Reproduce, from the lines below, exactly the stretch that begins at the line containing "the local port" and ends at the line containing "export CORE_UTILIZATION = 45", both included.
[Start of Attachment]
### src/chiplet_types_pkg.sv
package chiplet_types_pkg;

    // Node address, one per chiplet on the network
    typedef logic [4:0] node_id_t;

    // Single-flit packet, destination in the top bits
    typedef struct packed {
        node_id_t    dest;
        logic [31:0] payload;
    } flit_t;

    // Format code carried in payload[31:28]
    localparam logic [3:0] FMT_SWITCH_CFG = 4'hC;

    // Route table holds one entry per destination node
    localparam int TABLE_SIZE = 32;
    localparam int OUTPORT_BITS = 3;

    typedef logic [OUTPORT_BITS-1:0] route_entry_t;
    typedef logic [$clog2(TABLE_SIZE)-1:0] table_index_t;

    // Payload field accessors
    function automatic logic [3:0] flit_format(flit_t f);
        return f.payload[31:28];
    endfunction

    function automatic node_id_t cfg_target(flit_t f);
        return f.payload[27:23];
    endfunction

    function automatic table_index_t cfg_index(flit_t f);
        return f.payload[22:18];
    endfunction

    function automatic route_entry_t cfg_outport(flit_t f);
        return f.payload[2:0];
    endfunction

endpackage

### src/crossbar.sv
`timescale 1ns/1ps

module crossbar #(
    parameter int NUM_BUFFERS = 4,
    parameter int NUM_OUTPORTS = 4,
    localparam int OUT_BITS = (NUM_OUTPORTS > 1) ? $clog2(NUM_OUTPORTS) : 1,
    localparam int IDX_BITS = (NUM_BUFFERS > 1) ? $clog2(NUM_BUFFERS) : 1
) (
    input  logic                                       clk,
    input  logic                                       rst,
    input  chiplet_types_pkg::flit_t [NUM_BUFFERS-1:0] rdata,
    input  logic                                       grant_valid,
    input  logic [IDX_BITS-1:0]                        grant_index,
    input  logic [OUT_BITS-1:0]                        grant_outport,
    output logic [NUM_BUFFERS-1:0]                     ren,
    output chiplet_types_pkg::flit_t [NUM_OUTPORTS-1:0] out,
    output logic [NUM_OUTPORTS-1:0]                    valid
);
    // Granted head leaves its buffer at the same edge it is registered
    assign ren = NUM_BUFFERS'(grant_valid) << grant_index;

    // One-cycle strobe on the granted outport only
    always_ff @(posedge clk) begin
        if (rst) begin
            valid <= '0;
        end else if (grant_valid) begin
            valid <= NUM_OUTPORTS'(1) << grant_outport;
        end else begin
            valid <= '0;
        end
    end

    // Output data holds until the next flit for that port
    always_ff @(posedge clk) begin
        if (grant_valid) begin
            out[grant_outport] <= rdata[grant_index];
        end
    end

endmodule

### config.mk
export PLATFORM = sky130hd
export DESIGN_NAME = crossbar
export DESIGN_NICKNAME = d
export VERILOG_FILES = /design/src/chiplet_types_pkg.sv /design/src/crossbar.sv
export SDC_FILE = /design/constraint.sdc
export NUM_CORES = 1
export LEC_CHECK = 0
export BUFFER_PORTS_ARGS = -buffer_cell sky130_fd_sc_hd__buf_2
export CAP_MARGIN = 30
export CORE_AREA = 2 2 119 121
export CTS_CLUSTER_SIZE = 30
export DETAILED_ROUTE_END_ITERATION = 7
export DIE_AREA = 0 0 121 123
export HOLD_SLACK_MARGIN = 0.03
export PLACE_DENSITY = 0.75
export SETUP_SLACK_MARGIN = 0.3
export SLEW_MARGIN = 40
export SYNTH_ARGS = -nofsm -noshare
export SYNTH_HDL_FRONTEND = slang
export SYNTH_SLANG_ARGS = --single-unit
### constraint.sdc
create_clock -name clk -period 5.4 [get_ports clk]
set_clock_uncertainty 0.1 [all_clocks]
set_input_delay 1.35 -clock clk [delete_from_list [all_inputs] [get_ports clk]]
set_output_delay 1.35 -clock clk [all_outputs]
set_load 0.01 [all_outputs]
==> Word level (Yosys, flattened, before mapping) <==
Index checks and enable logic that the tools add are counted.
{ "op_classes": {"magnitude_cmp": 3, "shift": 2, "muxes": 5, "bitwise": 1, "n_reduce_logical": 2} }
{ "ops": {"columns": ["operator", "n"], "rows": [
  ["$bwmux 148", 1],
  ["$bmux 37 s2", 1],
  ["$demux 37 s2", 1],
  ["$mux 37", 2],
  ["$lt 2x3->1 const B", 2],
  ["$shl 1x2->4", 1],
  ["$shl 1x2->4 const A", 1],
  ["$ge 2x1->1 const B", 1],
  ["$reduce_or 2->1", 1],
  ["$logic_and 1x1->1", 1],
  ["$not 1->1", 1]
]} }
{ "totals": {"regBits": 152, "output_inout_bits": 156} }

==> Depth between registers and ports, before layout <==
{ "depth": {"depth_word": 5, "depth_mapped": 3} }

==> Least setup slack after synthesis <==
Ideal clock, no wire load.
{ "synth_path": {"kind": "input-to-reg", "start": "input grant_valid", "end": "register out[0] (netlist bit), enable pin", "setup_ns": 0.486, "arrival_time_ns": 4.323, "required_time_ns": 4.814, "slack_ns": 0.492, "cell_stages": 2, "path_buffers": 1, "cell_sequence": "clkbuf_1 > nor3b_1"} }
{ "synth_rtl": {"columns": ["element", "line_no", "rtl"], "rows": [
  ["start, declared", "crossbar.sv:12", "input logic grant_valid,"],
  ["end signal, assigned by index", "crossbar.sv:36", "out[grant_outport] <= rdata[grant_index];"],
  ["end, declared", "crossbar.sv:16", "output chiplet_types_pkg::flit_t [NUM_OUTPORTS-1:0] out,"]
]} }
No word-level cell between the ends.

==> Worst setup path after layout <==
{ "layout_path": {"start": "input grant_index[0]", "end": "output ren[2]"} }
{ "layout_between": {"elab_chain_len": 1} }
{ "layout_lines": {"columns": ["element", "line_no", "rtl"], "rows": [
  ["start, declared", "crossbar.sv:13", "input logic [IDX_BITS-1:0] grant_index,"],
  ["$shl 1x2->4", "crossbar.sv:20", "assign ren = NUM_BUFFERS'(grant_valid) << grant_index;"],
  ["end, declared", "crossbar.sv:15", "output logic [NUM_BUFFERS-1:0] ren,"]
]} }
No other way between the ends.
--- src/route_compute.sv ---
`timescale 1ns/1ps

module route_compute #(
    parameter chiplet_types_pkg::node_id_t NODE = 5'd5,
    parameter int NUM_OUTPORTS = 4,
    localparam int OUT_BITS = (NUM_OUTPORTS > 1) ? $clog2(NUM_OUTPORTS) : 1
) (
    input  logic                     clk,
    input  logic                     rst,
    input  chiplet_types_pkg::flit_t head_flit,
    output logic [OUT_BITS-1:0]      outport,
    input  logic                     claim_valid,
    input  chiplet_types_pkg::flit_t claim_flit
);
    chiplet_types_pkg::route_entry_t route_table [chiplet_types_pkg::TABLE_SIZE];

    chiplet_types_pkg::table_index_t wr_index;
    chiplet_types_pkg::route_entry_t wr_entry;
    logic wr_en;

    // Entries are always below NUM_OUTPORTS, so narrowing is safe
    assign outport = OUT_BITS'(route_table[head_flit.dest]);

    // Decode the configuration payload
    always_comb begin
        wr_index = chiplet_types_pkg::cfg_index(claim_flit);
        wr_entry = chiplet_types_pkg::cfg_outport(claim_flit);
        // Nonexistent outport falls back to the local port
        if (int'(wr_entry) >= NUM_OUTPORTS) begin
            wr_entry = '0;
        end
    end

    // Only configuration aimed at this node may touch the table
    assign wr_en = claim_valid && (chiplet_types_pkg::cfg_target(claim_flit) == NODE);

    always_ff @(posedge clk) begin
        if (rst) begin
            for (int i = 0; i < chiplet_types_pkg::TABLE_SIZE; i++) begin
                route_table[i] <= '0;
            end
        end else if (wr_en) begin
            route_table[wr_index] <= wr_entry;
        end
    end

endmodule

--- config.mk ---
export PLATFORM = sky130hd
export DESIGN_NAME = route_compute
export DESIGN_NICKNAME = d
export VERILOG_FILES = /design/src/chiplet_types_pkg.sv /design/src/route_compute.sv
export SDC_FILE = /design/constraint.sdc
export NUM_CORES = 1
export LEC_CHECK = 0
export BUFFER_PORTS_ARGS = -buffer_cell sky130_fd_sc_hd__buf_2
export CAP_MARGIN = 0
export CORE_MARGIN = 2
export CORE_UTILIZATION = 45
export CTS_BUF_LIST = sky130_fd_sc_hd__clkbuf_4
export CTS_CLUSTER_SIZE = 30
export DETAILED_ROUTE_END_ITERATION = 10
export PLACE_DENSITY = 0.75
export SYNTH_ARGS = -nofsm -noshare
export SYNTH_HDL_FRONTEND = slang
export SYNTH_SLANG_ARGS = --single-unit
--- constraint.sdc ---
create_clock -name clk -period 3.3 [get_ports clk]
set_clock_uncertainty 0.2 [all_clocks]
set_input_delay 0 -clock clk [delete_from_list [all_inputs] [get_ports clk]]
set_output_delay 0 -clock clk [all_outputs]
set_load 0.005 [all_outputs]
[End of Attachment]
Response
        // Nonexistent outport falls back to the local port
        if (int'(wr_entry) >= NUM_OUTPORTS) begin
            wr_entry = '0;
        end
    end

    // Only configuration aimed at this node may touch the table
    assign wr_en = claim_valid && (chiplet_types_pkg::cfg_target(claim_flit) == NODE);

    always_ff @(posedge clk) begin
        if (rst) begin
            for (int i = 0; i < chiplet_types_pkg::TABLE_SIZE; i++) begin
                route_table[i] <= '0;
            end
        end else if (wr_en) begin
            route_table[wr_index] <= wr_entry;
        end
    end

endmodule

--- config.mk ---
export PLATFORM = sky130hd
export DESIGN_NAME = route_compute
export DESIGN_NICKNAME = d
export VERILOG_FILES = /design/src/chiplet_types_pkg.sv /design/src/route_compute.sv
export SDC_FILE = /design/constraint.sdc
export NUM_CORES = 1
export LEC_CHECK = 0
export BUFFER_PORTS_ARGS = -buffer_cell sky130_fd_sc_hd__buf_2
export CAP_MARGIN = 0
export CORE_MARGIN = 2
export CORE_UTILIZATION = 45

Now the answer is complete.